Exercise 1: Batch timeliness SLA
You have a daily job with scheduled_ready_time 03:00 UTC and SLA 30 minutes. Data for the last 3 days:
| run_date | scheduled_ready_time | actual_ready_time |
|---|---|---|
| 2026-01-01 | 03:00 | 03:12 |
| 2026-01-02 | 03:00 | 03:28 |
| 2026-01-03 | 03:00 | 03:41 |
Task: compute lateness (minutes) and flag SLA breach per day. Decide alert severity for 2026-01-03.
Show solution
Lateness: 12, 28, 41 minutes. SLA 30 min → breaches on 2026-01-03 only. Severity: page if user-facing predictions depend on it; otherwise create an incident, trigger retry, and communicate ETA.
Exercise 2: Streaming age percentiles
Sample serving logs (now - event_time in minutes): [1, 2, 2, 3, 3, 4, 5, 7, 8, 10]. SLO: p99 ≤ 5 min.
Task: estimate p95 and p99; determine SLO status.
Show solution
Sorted values are already shown. p95 ~ between 9th and 10th values ≈ 9.5th percentile → about 10. p99 ~ near max → about 10. Both > 5 → SLO violated. Investigate source lag or consumer slowdown.
Self-check checklist
- I can compute lateness from run metadata
- I can estimate p95/p99 age from serving logs
- I know when to page vs create a ticket
- I can explain event_time vs processing_time to a teammate
Common mistakes and how to self-check
- Using processing_time instead of event_time → underestimates age during upstream delays. Self-check: compare both on a sample; differences > 1–2 minutes in stream suggest issues.
- Only tracking averages → hides tail problems. Self-check: add p95/p99 and max.
- No per-key segmentation → hotspots hidden. Self-check: stratify by tenant/region/feature group.
- Timezone/clock drift → false alerts. Self-check: UTC everywhere; NTP enabled; log clock skew.
- Alert spam during planned backfills → add maintenance annotations and temporary threshold overrides.
- Conflating training and serving freshness → measure both; don’t assume one implies the other.
Practical projects
- Build a batch freshness monitor: a small table of runs with a daily email summary and a simple HTML dashboard.
- Implement a streaming age logger at serving and export p95/p99 metrics.
- Create an online-store TTL scanner that samples keys hourly and reports % older than TTL.
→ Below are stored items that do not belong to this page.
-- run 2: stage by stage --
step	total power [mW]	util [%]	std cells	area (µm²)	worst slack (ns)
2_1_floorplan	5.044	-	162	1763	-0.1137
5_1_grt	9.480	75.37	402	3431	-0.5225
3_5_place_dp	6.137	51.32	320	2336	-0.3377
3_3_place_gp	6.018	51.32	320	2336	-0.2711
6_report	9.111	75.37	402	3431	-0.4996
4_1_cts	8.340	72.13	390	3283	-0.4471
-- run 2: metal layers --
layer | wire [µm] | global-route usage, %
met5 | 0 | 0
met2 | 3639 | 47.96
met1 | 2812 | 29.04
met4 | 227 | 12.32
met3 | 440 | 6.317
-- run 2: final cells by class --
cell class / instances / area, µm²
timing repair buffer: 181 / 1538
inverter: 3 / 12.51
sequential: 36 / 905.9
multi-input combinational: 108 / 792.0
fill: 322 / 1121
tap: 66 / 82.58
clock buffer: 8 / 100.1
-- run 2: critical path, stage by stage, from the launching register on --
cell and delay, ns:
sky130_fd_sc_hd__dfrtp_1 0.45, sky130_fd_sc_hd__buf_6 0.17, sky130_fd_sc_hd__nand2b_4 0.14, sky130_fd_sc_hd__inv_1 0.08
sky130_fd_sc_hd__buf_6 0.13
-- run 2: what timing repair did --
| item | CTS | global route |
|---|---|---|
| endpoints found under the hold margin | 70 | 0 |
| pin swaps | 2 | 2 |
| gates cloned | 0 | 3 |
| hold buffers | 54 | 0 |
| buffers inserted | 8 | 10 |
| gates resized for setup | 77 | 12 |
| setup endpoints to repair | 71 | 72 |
===== src/rtl/pattern_tx.sv =====
// Serial pattern transmitter: sends PATTERN 'frames' times with gap_len+1 idle
// bits between frames. Optional PATTERN_TX_ERR_INJECT_EN adds per-frame corruption.
module pattern_tx
  import pattern_tx_pkg::*;
(
  input  logic         clk,
  input  logic         reset,
  pattern_tx_if.slave  bus
);

  state_e           state_q, state_d;
  logic [IDX_W-1:0] bit_idx_q, bit_idx_d;
  logic [GAP_W-1:0] gap_cnt_q, gap_cnt_d;
  logic [GAP_W-1:0] gap_len_q, gap_len_d;
  logic [CNT_W-1:0] frames_q, frames_d;
  logic [CNT_W-1:0] count_q, count_d;
  logic             busy_q, busy_d;
  logic             tick_q, tick_d;
  logic             done_q, done_d;
  logic             sh_load, sh_shift, sh_clear, sh_inv;
  logic [CNT_W-1:0] count_inc;

  assign count_inc = count_q + CNT_W'(1);

`ifdef PATTERN_TX_ERR_INJECT_EN
  assign sh_inv = bus.err_inject;
`else
  assign sh_inv = 1'b0;
`endif

  // Next-state and registered-output decode; abort outranks frame completion.
  always_comb begin
    state_d   = state_q;
    bit_idx_d = bit_idx_q;
    gap_cnt_d = gap_cnt_q;
    gap_len_d = gap_len_q;
    frames_d  = frames_q;
    count_d   = count_q;
    busy_d    = busy_q;
    tick_d    = 1'b0;
    done_d    = 1'b0;
    sh_load   = 1'b0;
    sh_shift  = 1'b0;
    sh_clear  = 1'b0;
    case (state_q)
      IDLE: begin
        if (bus.start) begin
          count_d = '0;
          if (bus.frames != '0) begin
            frames_d  = bus.frames;
            gap_len_d = bus.gap_len;
            bit_idx_d = IDX_W'(PAT_LEN - 1);
            sh_load   = 1'b1;
            busy_d    = 1'b1;
            state_d   = SEND;
          end else begin
            done_d  = 1'b1;
            state_d = DONE;
          end
        end
      end
      SEND: begin
        if (bus.abort) begin
          sh_clear = 1'b1;
          busy_d   = 1'b0;
          state_d  = IDLE;
        end else if (bit_idx_q != '0) begin
          bit_idx_d = bit_idx_q - IDX_W'(1);
          sh_shift  = 1'b1;
        end else begin
          sh_shift = 1'b1;
          count_d  = count_inc;
          tick_d   = 1'b1;
          if (count_inc == frames_q) begin
            busy_d  = 1'b0;
            done_d  = 1'b1;
            state_d = DONE;
          end else begin
            gap_cnt_d = gap_len_q;
            state_d   = GAP;
          end
        end
      end
      GAP: begin
        if (bus.abort) begin
          sh_clear = 1'b1;
          busy_d   = 1'b0;
          state_d  = IDLE;
        end else if (gap_cnt_q == '0) begin
          bit_idx_d = IDX_W'(PAT_LEN - 1);
          sh_load   = 1'b1;
          state_d   = SEND;
        end else begin
          gap_cnt_d = gap_cnt_q - GAP_W'(1);
        end
      end
      DONE: begin
        state_d = IDLE;
      end
      default: begin
        sh_clear = 1'b1;
        busy_d   = 1'b0;
        state_d  = IDLE;
      end
    endcase
  end

  always_ff @(posedge clk or posedge reset) begin
    if (reset) begin
      state_q   <= IDLE;
      bit_idx_q <= '0;
      gap_cnt_q <= '0;
      gap_len_q <= '0;
      frames_q  <= '0;
      count_q   <= '0;
      busy_q    <= 1'b0;
      tick_q    <= 1'b0;
      done_q    <= 1'b0;
    end else begin
      state_q   <= state_d;
      bit_idx_q <= bit_idx_d;
      gap_cnt_q <= gap_cnt_d;
      gap_len_q <= gap_len_d;
      frames_q  <= frames_d;
      count_q   <= count_d;
      busy_q    <= busy_d;
      tick_q    <= tick_d;
      done_q    <= done_d;
    end
  end

  pattern_shift u_shift (
    .clk     (clk),
    .reset   (reset),
    .load_i  (sh_load),
    .inv_i   (sh_inv),
    .shift_i (sh_shift),
    .clear_i (sh_clear),
    .z_o     (bus.z)
  );

  assign bus.busy        = busy_q;
  assign bus.frame_tick  = tick_q;
  assign bus.done        = done_q;
  assign bus.frame_count = count_q;

endmodule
- Write a one-page runbook for your most critical feature pipeline.
Quick Test
Take the quick test below to check mastery. Available to everyone; if you are logged in, your progress will be saved.
Next steps
- Add freshness annotations to your dashboards (deploys, backfills)
- Align SLOs with model owners and data producers
- Automate postmortems and weekly SLO reviews
Mini challenge
Your streaming feature meets p95 ≤ 3 min but violates p99 during peak hours. In a short plan, propose: which metrics to add, what alert to change, and one mitigation to reduce tail latency. Keep it to 5 bullet points.